Activity: For this exercise, reproduce the entries below exactly, but only from the line containing "export DESIGN_NAME = anpr_regs" through the line containing "export CAP_MARGIN = 20", both included.
[Dataset Boundary: Start]
===== config.mk =====
export PLATFORM = sky130hd
export DESIGN_NAME = anpr_regs
export DESIGN_NICKNAME = d
export VERILOG_FILES = /design/src/anpr_pkg.sv /design/src/anpr_page_capture.sv /design/src/anpr_regs.sv
export SDC_FILE = /design/constraint.sdc
export NUM_CORES = 1
export LEC_CHECK = 0
export BUFFER_PORTS_ARGS = -buffer_cell sky130_fd_sc_hd__buf_2
export CAP_MARGIN = 20
export CELL_PAD_IN_SITES_DETAIL_PLACEMENT = 0
export CELL_PAD_IN_SITES_GLOBAL_PLACEMENT = 1
export CORE_ASPECT_RATIO = 0.5
export CORE_MARGIN = 2
export CORE_UTILIZATION = 37
export DETAILED_ROUTE_END_ITERATION = 16
export PLACE_DENSITY = 0.83
export SETUP_SLACK_MARGIN = 0.4
export SYNTH_ARGS = -nofsm -noshare
export SYNTH_HDL_FRONTEND = slang
export SYNTH_HIERARCHICAL = 1
export SYNTH_SLANG_ARGS = --single-unit

===== constraint.sdc =====
create_clock -name ref_clk_i -period 2.1 [get_ports ref_clk_i]
set_clock_uncertainty 0.15 [all_clocks]
set_input_delay 0.42 -clock ref_clk_i [delete_from_list [all_inputs] [get_ports ref_clk_i]]
set_output_delay 0.42 -clock ref_clk_i [all_outputs]
set_load 0.005 [all_outputs]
[Dataset Boundary: End]
Output of the exercise:
export DESIGN_NAME = anpr_regs
export DESIGN_NICKNAME = d
export VERILOG_FILES = /design/src/anpr_pkg.sv /design/src/anpr_page_capture.sv /design/src/anpr_regs.sv
export SDC_FILE = /design/constraint.sdc
export NUM_CORES = 1
export LEC_CHECK = 0
export BUFFER_PORTS_ARGS = -buffer_cell sky130_fd_sc_hd__buf_2
export CAP_MARGIN = 20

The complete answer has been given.